Is this a book for future geeks or a brilliant piece of marketing? This ‘stay-at-home' server's piece of literature is a true oddity. Mommy, Why is There a Server in the House?.
"Jackie wakes up late at night and finds her parents smoking pot..." is the beginning of this not-so-traditional book, written by Ricardo Cortes. The book is a children's story of marijuana. It's Just a Plant: A Children's Story of Marijuana.
This is the very graphic front cover of Howard J. Bennett's book . It Hurts When I Poop! is a child's book for kids who are scared to use the potty.

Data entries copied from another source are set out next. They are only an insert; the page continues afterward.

This is an optimization exercise on Yosys and OpenROAD, whose aim is small area, not a production implementation. In this exercise RTL edits were held to simulation tests only and were not proved equivalent to the original. Power and IR drop assume default switching activity.

===== flow/config.mk =====
export PLATFORM = sky130hd
export DESIGN_NAME = datapath
export DESIGN_NICKNAME = datapath
export VERILOG_FILES = /design/flow/design.v
export SDC_FILE = /design/flow/constraint.sdc
export NUM_CORES = 8
export LEC_CHECK = 0
export CAP_MARGIN = 5
export CORE_MARGIN = 2
export CORE_UTILIZATION = 40
export SLEW_MARGIN = 5
export SYNTH_HIERARCHICAL = 1

===== flow/constraint.sdc =====
create_clock -name core_clock -period 12.0 [get_ports {clk}]
set_input_delay 2.4000 -clock core_clock [delete_from_list [all_inputs] [get_ports {clk}]]
set_output_delay 2.4000 -clock core_clock [all_outputs]
set_load 0.01 [all_outputs]

===== flow/design.v =====
`default_nettype none
package datapath_pkg;
    localparam logic [1:0]  c_OP_DP  = 2'b00;
    localparam logic [1:0]  c_OP_MEM = 2'b01;
    localparam logic [1:0]  c_OP_BR  = 2'b10;
    localparam logic [3:0]  c_CMD_AND = 4'b0000;
    localparam logic [3:0]  c_CMD_SUB = 4'b0010;
    localparam logic [3:0]  c_CMD_ADD = 4'b0100;
    localparam logic [3:0]  c_CMD_ORR = 4'b1100;
    localparam logic [3:0]  c_CMD_MOV = 4'b1101;
    localparam logic [31:0] c_RESET_PC = 32'h0000_0000;
    localparam int          c_NUM_REGS = 15;
endpackage
`default_nettype wire
`default_nettype none
module datapath_regfile
(
    input  logic        clk,
    input  logic [14:0] i_we,       
    input  logic [31:0] i_wdata,    
    output logic [479:0] o_q        
);
    for (genvar i = 0; i < datapath_pkg::c_NUM_REGS; i++) begin : g_reg
        logic [31:0] r_q;
        always_ff @(posedge clk) begin
            if (i_we[i]) begin
                r_q <= i_wdata;
            end
        end
        assign o_q[32*i +: 32] = r_q;
    end
endmodule
module datapath_aoi222
(
    input  logic a1, a2, b1, b2, c1, c2,
    output logic y
);
    assign y = ~((a1 & a2) | (b1 & b2) | (c1 & c2));
endmodule
module datapath_aoi22
(
    input  logic a1, a2, b1, b2,
    output logic y
);
    assign y = ~((a1 & a2) | (b1 & b2));
endmodule
module datapath_rmux
#(
    parameter int N   = 16,
    parameter bit INV = 1'b0
)
(
    input  logic [N-1:0] i_sel,
    input  logic [N-1:0] i_d,
    input  logic         i_inv,
    output logic         o_q
);
    localparam int G3 = N / 3;
    localparam int R  = N - 3 * G3;
    localparam int NG = G3 + ((R != 0) ? 1 : 0);
    logic [NG-1:0] w_n;
    for (genvar g = 0; g < G3; g++) begin : g_aoi
        datapath_aoi222 u_aoi (
            .a1(i_sel[3*g]),   .a2(i_d[3*g]),
            .b1(i_sel[3*g+1]), .b2(i_d[3*g+1]),
            .c1(i_sel[3*g+2]), .c2(i_d[3*g+2]),
            .y (w_n[g])
        );
    end
    if (R == 2) begin : g_r2
        datapath_aoi22 u_aoi (
            .a1(i_sel[3*G3]),   .a2(i_d[3*G3]),
            .b1(i_sel[3*G3+1]), .b2(i_d[3*G3+1]),
            .y (w_n[G3])
        );
    end else if (R == 1) begin : g_r1
        assign w_n[G3] = ~(i_sel[3*G3] & i_d[3*G3]);
    end
    if (INV) begin : g_inv
        assign o_q = (~&w_n) ^ i_inv;
    end else begin : g_noinv
        assign o_q = ~&w_n;
    end
endmodule
`default_nettype wire
`default_nettype none
module datapath
#(
    parameter logic [31:0] RESET_PC = datapath_pkg::c_RESET_PC
)
(
    input  logic        clk,
    input  logic        reset,
    input  logic [31:0] instr,
    input  logic [31:0] read_data,
    output logic [31:0] pc,
    output logic [31:0] addr_data,
    output logic [31:0] write_data,
    output logic        we
);
    logic [1:0]  w_op;
    logic        w_imm;
    logic [3:0]  w_cmd;
    logic [3:0]  w_rn;
    logic [3:0]  w_rd;
    logic [3:0]  w_rm;
    logic        w_up;
    logic        w_load;
    assign w_op   = instr[27:26];
    assign w_imm  = instr[25];
    assign w_cmd  = instr[24:21];
    assign w_up   = instr[23];
    assign w_load = instr[20];
    assign w_rn   = instr[19:16];
    assign w_rd   = instr[15:12];
    assign w_rm   = instr[3:0];
    logic w_is_dp, w_is_mem, w_is_br;
    assign w_is_dp  = (w_op == datapath_pkg::c_OP_DP);
    assign w_is_mem = (w_op == datapath_pkg::c_OP_MEM);
    assign w_is_br  = (w_op == datapath_pkg::c_OP_BR);
    logic w_cmd_add, w_cmd_sub, w_cmd_and, w_cmd_orr, w_cmd_mov;
    assign w_cmd_add = (w_cmd == datapath_pkg::c_CMD_ADD);
    assign w_cmd_sub = (w_cmd == datapath_pkg::c_CMD_SUB);
    assign w_cmd_and = (w_cmd == datapath_pkg::c_CMD_AND);
    assign w_cmd_orr = (w_cmd == datapath_pkg::c_CMD_ORR);
    assign w_cmd_mov = (w_cmd == datapath_pkg::c_CMD_MOV);
    logic w_dp_arith, w_dp_logic, w_dp_valid;
    assign w_dp_arith = w_is_dp & (w_cmd_add | w_cmd_sub);
    assign w_dp_logic = w_is_dp & (w_cmd_and | w_cmd_orr);
    assign w_dp_valid = w_is_dp & (w_cmd_add | w_cmd_sub | w_cmd_and | w_cmd_orr | w_cmd_mov);
    logic w_a_en;
    assign w_a_en = w_dp_arith | w_dp_logic | w_is_mem;
    logic w_b_reg_en, w_b_imm_lo_en, w_b_imm_hi_en;
    assign w_b_reg_en    = w_dp_valid & ~w_imm;
    assign w_b_imm_lo_en = (w_dp_valid & w_imm) | w_is_mem;
    assign w_b_imm_hi_en = w_is_mem;
    logic w_sub;
    assign w_sub = (w_is_dp & w_cmd_sub) | (w_is_mem & ~w_up);
    logic w_sub_x, w_is_br_x, w_b_imm_lo_en_x, w_b_imm_hi_en_x;
    datapath_drv #(.W(4)) u_drv_bc (
        .i_n (~{w_sub, w_is_br, w_b_imm_hi_en, w_b_imm_lo_en}),
        .o   ({w_sub_x, w_is_br_x, w_b_imm_hi_en_x, w_b_imm_lo_en_x})
    );
    logic [31:2] r_pc;
    logic [31:3] w_pc_inc;       
    logic [31:0] w_pc_plus8;
    assign w_pc_inc   = r_pc[31:3] + 29'd1;
    assign w_pc_plus8 = {w_pc_inc, r_pc[2], RESET_PC[1:0]};
    logic [15:0] w_dec_rn, w_dec_rd, w_dec_rm;
    always_comb begin
        for (int k = 0; k < 16; k++) begin
            w_dec_rn[k] = (w_rn == 4'(k));
            w_dec_rd[k] = (w_rd == 4'(k));
            w_dec_rm[k] = (w_rm == 4'(k));
        end
    end
    logic [15:0] w_sel_a, w_sel_b, w_sel_d;
    datapath_drv #(.W(16)) u_drv_a (
        .i_n (~{(w_dec_rn[15] & w_a_en) | w_is_br, w_dec_rn[14:0] & {15{w_a_en}}}),
        .o   (w_sel_a)
    );
    datapath_drv #(.W(16)) u_drv_b (.i_n(~(w_dec_rm & {16{w_b_reg_en}})), .o(w_sel_b));
    datapath_drv #(.W(16)) u_drv_d (.i_n(~w_dec_rd), .o(w_sel_d));
    logic        w_reg_wen;
    logic [14:0] w_we;
    logic [31:0] w_wdata;
    logic [479:0] w_regs;
    datapath_regfile u_regfile (
        .clk     (clk),
        .i_we    (w_we),
        .i_wdata (w_wdata),
        .o_q     (w_regs)
    );
    logic [31:0] w_a;
    logic [31:0] w_bx;       
    logic [31:0] w_rd_val;
    for (genvar b = 0; b < 32; b++) begin : g_bit
        logic [15:0] w_col;
        for (genvar k = 0; k < 15; k++) begin : g_col
            assign w_col[k] = w_regs[32*k + b];
        end
        assign w_col[15] = w_pc_plus8[b];
        if (b < 2 && !RESET_PC[b]) begin : g_lo0
            datapath_rmux #(.N(15)) u_ma (.i_sel(w_sel_a[14:0]), .i_d(w_col[14:0]), .i_inv(1'b0), .o_q(w_a[b]));
            datapath_rmux #(.N(15)) u_md (.i_sel(w_sel_d[14:0]), .i_d(w_col[14:0]), .i_inv(1'b0), .o_q(w_rd_val[b]));
        end else begin : g_r15
            datapath_rmux #(.N(16)) u_ma (.i_sel(w_sel_a), .i_d(w_col), .i_inv(1'b0), .o_q(w_a[b]));
            datapath_rmux #(.N(16)) u_md (.i_sel(w_sel_d), .i_d(w_col), .i_inv(1'b0), .o_q(w_rd_val[b]));
        end
        if (b < 2 && !RESET_PC[b]) begin : g_b_lo0
            datapath_rmux #(.N(16), .INV(1'b1)) u_mb (
                .i_sel ({w_b_imm_lo_en_x, w_sel_b[14:0]}),
                .i_d   ({instr[b], w_col[14:0]}),
                .i_inv (w_sub_x),
                .o_q   (w_bx[b])
            );
        end else if (b < 2) begin : g_b_lo
            datapath_rmux #(.N(17), .INV(1'b1)) u_mb (
                .i_sel ({w_b_imm_lo_en_x, w_sel_b}),
                .i_d   ({instr[b], w_col}),
                .i_inv (w_sub_x),
                .o_q   (w_bx[b])
            );
        end else if (b < 12) begin : g_b_mid
            datapath_rmux #(.N(18), .INV(1'b1)) u_mb (
                .i_sel ({w_is_br_x, (b < 8) ? w_b_imm_lo_en_x : w_b_imm_hi_en_x, w_sel_b}),
                .i_d   ({instr[b-2], instr[b], w_col}),
                .i_inv (w_sub_x),
                .o_q   (w_bx[b])
            );
        end else begin : g_b_hi
            datapath_rmux #(.N(17), .INV(1'b1)) u_mb (
                .i_sel ({w_is_br_x, w_sel_b}),
                .i_d   ({instr[(b < 26) ? b-2 : 23], w_col}),
                .i_inv (w_sub_x),
                .o_q   (w_bx[b])
            );
        end
    end
    logic [31:0] w_c, w_g, w_p;
    datapath_adder u_adder (.i_a(w_a), .i_b(w_bx), .i_cin(w_sub), .o_c(w_c), .o_g(w_g), .o_p(w_p));
    logic w_s_c, w_s_g, w_s_p;
    datapath_drv #(.W(3)) u_drv_r (
        .i_n (~{w_dp_logic & ~w_cmd[3], w_dp_logic, ~w_dp_logic}),
        .o   ({w_s_p, w_s_g, w_s_c})
    );
    logic [31:0] w_cx_n;
    logic [31:0] w_result;
    for (genvar b = 0; b < 32; b++) begin : g_res
        datapath_aoi222 u_aoi (
            .a1(w_s_c), .a2(w_c[b]),
            .b1(w_s_g), .b2(w_g[b]),
            .c1(w_s_p), .c2(w_p[b]),
            .y (w_cx_n[b])
        );
    end
    for (genvar b = 0; b < 32; b++) begin : g_sum
        datapath_xnor2 u_x (.a(w_p[b]), .b(w_cx_n[b]), .y(w_result[b]));
    end
    logic [31:0] w_sum;
    assign w_sum = w_result;      
    assign w_reg_wen = w_dp_valid | (w_is_mem & w_load);
    logic w_s_ld, w_s_res;
    datapath_drv #(.W(2)) u_drv_w (
        .i_n (~{~w_is_mem & ~reset, w_is_mem & ~reset}),
        .o   ({w_s_res, w_s_ld})
    );
    for (genvar b = 0; b < 32; b++) begin : g_wd
        datapath_ao22 u_ao (.a1(w_s_ld), .a2(read_data[b]), .b1(w_s_res), .b2(w_result[b]), .y(w_wdata[b]));
    end
    datapath_drv #(.W(15)) u_drv_we (.i_n(~({15{reset}} | (w_dec_rd[14:0] & {15{w_reg_wen}}))), .o(w_we));
    logic w_s_br, w_s_inc, w_s_hold;
    datapath_drv #(.W(3)) u_drv_p (
        .i_n (~{~w_is_br & ~reset & ~r_pc[2], ~w_is_br & ~reset & r_pc[2], w_is_br & ~reset}),
        .o   ({w_s_hold, w_s_inc, w_s_br})
    );
    logic [31:2] w_next_pc_n;
    for (genvar b = 3; b < 32; b++) begin : g_npc
        datapath_aoi222 u_aoi (
            .a1(w_s_br),   .a2(w_sum[b]),
            .b1(w_s_inc),  .b2(w_pc_plus8[b]),
            .c1(w_s_hold), .c2(r_pc[b]),
            .y (w_next_pc_n[b])
        );
    end
    assign w_next_pc_n[2] = ~((w_s_br & w_sum[2]) | (w_s_inc | w_s_hold) & ~r_pc[2]);
    always_ff @(posedge clk) begin
        r_pc <= ~w_next_pc_n | ({30{reset}} & RESET_PC[31:2]);
    end
    assign pc         = {r_pc, RESET_PC[1:0]};
    assign addr_data  = w_result;
    assign write_data = w_rd_val;
    assign we         = w_is_mem & ~w_load & ~reset;
endmodule
module datapath_drv
#(
    parameter int W = 1
)
(
    input  logic [W-1:0] i_n,
    output logic [W-1:0] o
);
    for (genvar k = 0; k < W; k++) begin : g_k
        datapath_inv u_i (.a(i_n[k]), .y(o[k]));
    end
endmodule
module datapath_inv
(
    input  logic a,
    output logic y
);
    assign y = ~a;
endmodule
module datapath_xnor2
(
    input  logic a, b,
    output logic y
);
    assign y = ~(a ^ b);
endmodule
module datapath_ao22
(
    input  logic a1, a2, b1, b2,
    output logic y
);
    assign y = (a1 & a2) | (b1 & b2);
endmodule
module datapath_ha
(
    input  logic a, b,
    output logic g, p
);
    assign g = a & b;
    assign p = a ^ b;
endmodule
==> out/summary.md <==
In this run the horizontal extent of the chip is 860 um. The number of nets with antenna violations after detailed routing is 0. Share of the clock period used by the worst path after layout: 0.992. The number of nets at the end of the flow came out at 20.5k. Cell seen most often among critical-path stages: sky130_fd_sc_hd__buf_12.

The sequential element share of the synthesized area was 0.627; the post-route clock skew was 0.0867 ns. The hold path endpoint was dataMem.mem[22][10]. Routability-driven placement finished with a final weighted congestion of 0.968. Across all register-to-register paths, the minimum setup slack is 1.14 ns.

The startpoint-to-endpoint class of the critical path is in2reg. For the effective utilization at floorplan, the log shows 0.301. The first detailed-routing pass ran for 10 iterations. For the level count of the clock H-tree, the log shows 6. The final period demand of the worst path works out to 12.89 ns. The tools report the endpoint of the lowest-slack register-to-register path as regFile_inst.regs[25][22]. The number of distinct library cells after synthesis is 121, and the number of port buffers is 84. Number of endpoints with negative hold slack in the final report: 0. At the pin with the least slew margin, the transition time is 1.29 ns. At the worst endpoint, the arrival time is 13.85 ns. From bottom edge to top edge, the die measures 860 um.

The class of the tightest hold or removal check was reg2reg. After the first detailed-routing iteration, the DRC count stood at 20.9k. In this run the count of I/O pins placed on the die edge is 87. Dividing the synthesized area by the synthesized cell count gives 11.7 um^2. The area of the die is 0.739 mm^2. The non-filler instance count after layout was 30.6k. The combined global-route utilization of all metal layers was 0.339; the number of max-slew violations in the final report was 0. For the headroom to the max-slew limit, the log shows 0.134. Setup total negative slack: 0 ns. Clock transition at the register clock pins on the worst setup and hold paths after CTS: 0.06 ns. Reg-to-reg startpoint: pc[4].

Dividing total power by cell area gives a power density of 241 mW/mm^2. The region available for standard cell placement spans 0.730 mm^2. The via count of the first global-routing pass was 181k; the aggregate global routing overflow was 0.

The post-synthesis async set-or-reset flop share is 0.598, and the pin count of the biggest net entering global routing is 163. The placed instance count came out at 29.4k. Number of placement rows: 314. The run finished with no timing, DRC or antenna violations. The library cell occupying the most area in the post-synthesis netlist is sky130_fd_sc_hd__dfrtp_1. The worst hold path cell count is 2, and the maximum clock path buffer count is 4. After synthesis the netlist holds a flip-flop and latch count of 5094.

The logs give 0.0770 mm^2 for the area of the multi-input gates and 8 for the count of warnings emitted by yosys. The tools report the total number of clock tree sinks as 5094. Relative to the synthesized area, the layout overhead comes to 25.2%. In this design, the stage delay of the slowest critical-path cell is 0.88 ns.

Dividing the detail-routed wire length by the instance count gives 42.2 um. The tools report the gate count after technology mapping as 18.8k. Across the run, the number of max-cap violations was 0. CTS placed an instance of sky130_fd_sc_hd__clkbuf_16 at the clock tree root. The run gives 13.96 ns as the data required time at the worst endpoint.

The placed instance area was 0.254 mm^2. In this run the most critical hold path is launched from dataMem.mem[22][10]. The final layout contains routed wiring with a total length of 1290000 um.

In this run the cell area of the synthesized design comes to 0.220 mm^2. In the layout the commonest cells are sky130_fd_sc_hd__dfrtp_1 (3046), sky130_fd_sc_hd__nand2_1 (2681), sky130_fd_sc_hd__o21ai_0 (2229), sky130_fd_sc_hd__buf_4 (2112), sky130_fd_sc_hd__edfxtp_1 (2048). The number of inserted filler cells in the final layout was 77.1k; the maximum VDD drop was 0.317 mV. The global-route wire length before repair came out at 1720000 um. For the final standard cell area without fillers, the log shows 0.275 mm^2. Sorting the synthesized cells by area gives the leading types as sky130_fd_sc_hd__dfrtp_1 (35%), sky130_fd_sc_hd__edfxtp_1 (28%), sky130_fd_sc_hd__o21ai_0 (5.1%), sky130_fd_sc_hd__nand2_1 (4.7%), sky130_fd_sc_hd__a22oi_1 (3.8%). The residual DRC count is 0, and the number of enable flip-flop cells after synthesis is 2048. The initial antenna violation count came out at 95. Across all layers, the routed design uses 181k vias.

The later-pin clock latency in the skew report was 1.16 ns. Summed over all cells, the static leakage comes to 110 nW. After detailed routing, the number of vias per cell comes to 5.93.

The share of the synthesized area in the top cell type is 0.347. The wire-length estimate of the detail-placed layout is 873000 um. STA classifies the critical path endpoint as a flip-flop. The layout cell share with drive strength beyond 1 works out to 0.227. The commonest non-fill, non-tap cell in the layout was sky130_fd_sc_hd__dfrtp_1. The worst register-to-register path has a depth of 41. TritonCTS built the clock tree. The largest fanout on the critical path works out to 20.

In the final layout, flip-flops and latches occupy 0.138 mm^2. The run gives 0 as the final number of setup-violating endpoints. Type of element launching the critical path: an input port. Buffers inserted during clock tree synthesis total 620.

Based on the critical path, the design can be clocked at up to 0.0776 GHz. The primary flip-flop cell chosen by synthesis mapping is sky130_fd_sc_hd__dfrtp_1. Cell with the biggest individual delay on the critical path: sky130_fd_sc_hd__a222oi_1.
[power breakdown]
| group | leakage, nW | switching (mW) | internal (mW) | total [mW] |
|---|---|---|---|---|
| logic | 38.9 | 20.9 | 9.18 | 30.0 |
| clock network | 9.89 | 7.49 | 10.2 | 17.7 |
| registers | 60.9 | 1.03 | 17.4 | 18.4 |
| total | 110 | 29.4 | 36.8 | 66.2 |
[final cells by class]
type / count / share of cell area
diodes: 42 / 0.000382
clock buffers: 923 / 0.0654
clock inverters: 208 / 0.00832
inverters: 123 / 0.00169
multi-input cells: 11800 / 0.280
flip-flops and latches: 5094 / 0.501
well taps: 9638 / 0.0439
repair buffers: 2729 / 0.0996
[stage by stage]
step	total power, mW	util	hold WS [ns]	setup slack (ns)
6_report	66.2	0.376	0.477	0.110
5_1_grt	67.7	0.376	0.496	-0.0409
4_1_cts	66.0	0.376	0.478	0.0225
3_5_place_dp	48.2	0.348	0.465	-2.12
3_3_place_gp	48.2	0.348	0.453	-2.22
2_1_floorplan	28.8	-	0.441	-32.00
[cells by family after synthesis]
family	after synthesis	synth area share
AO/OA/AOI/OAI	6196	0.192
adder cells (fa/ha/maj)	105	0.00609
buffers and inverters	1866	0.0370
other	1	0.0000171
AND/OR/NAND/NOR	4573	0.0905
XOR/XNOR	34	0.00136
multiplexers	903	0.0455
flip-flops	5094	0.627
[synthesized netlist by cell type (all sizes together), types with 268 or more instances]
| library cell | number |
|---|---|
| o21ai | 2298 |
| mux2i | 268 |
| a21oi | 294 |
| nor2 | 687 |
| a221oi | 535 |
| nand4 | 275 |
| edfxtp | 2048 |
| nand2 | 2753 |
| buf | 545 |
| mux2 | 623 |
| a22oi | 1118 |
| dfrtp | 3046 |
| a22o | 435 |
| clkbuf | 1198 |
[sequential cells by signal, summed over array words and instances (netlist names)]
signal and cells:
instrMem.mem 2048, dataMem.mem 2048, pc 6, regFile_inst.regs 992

Visiting Day tells the story of a little girl, who once a month gets ready for a journey with her grandmother to see her father. Nothing odd until the part where "the bus pulls up in front of a big old building where, as Grandma puts it, Daddy is doing a little time." Well, what she actually meant is that Daddy is a convict in prison!
Germs Make me Sick, written by Melvin Berger, gives children clear information about virus, bacteria and other related facts. Well, in times of swine flu, it might be useful after all.
No, there's nothing wrong with the front cover of Joined at Birth... it's just a shocking (very shocking) way to present a book written by Elaine Landau, which provides historical and modern examples of conjoined twins.
Robie H. Harris's It's not the stork! contains information about sex and sexuality addressed to children. It uses simple text and real words, like "penis" and "vagina." And just in case children still don't get it, it's illustrated with pretty cartoonnish and explicit pictures.
Love you forever, written by Robert Munsch, portrays each stage of a mother and her son's lives. Well, the content doesn't sound that bad, but what's with the bathroom front cover?
The Gas We Pass: The Story of Farts, written by Shinta Cho, explores all forms of flatulence. I know, it sounds kind of nasty but actually it's said to be an informative book.
Never Smile at a Monkey: And 17 Other Important Things to Remember by Steve Jenkins, explains how dangerous it can be to collect a cone shell, pet a platypus, or touch a tang fish. I hope my child doesn't become a phobic after reading this!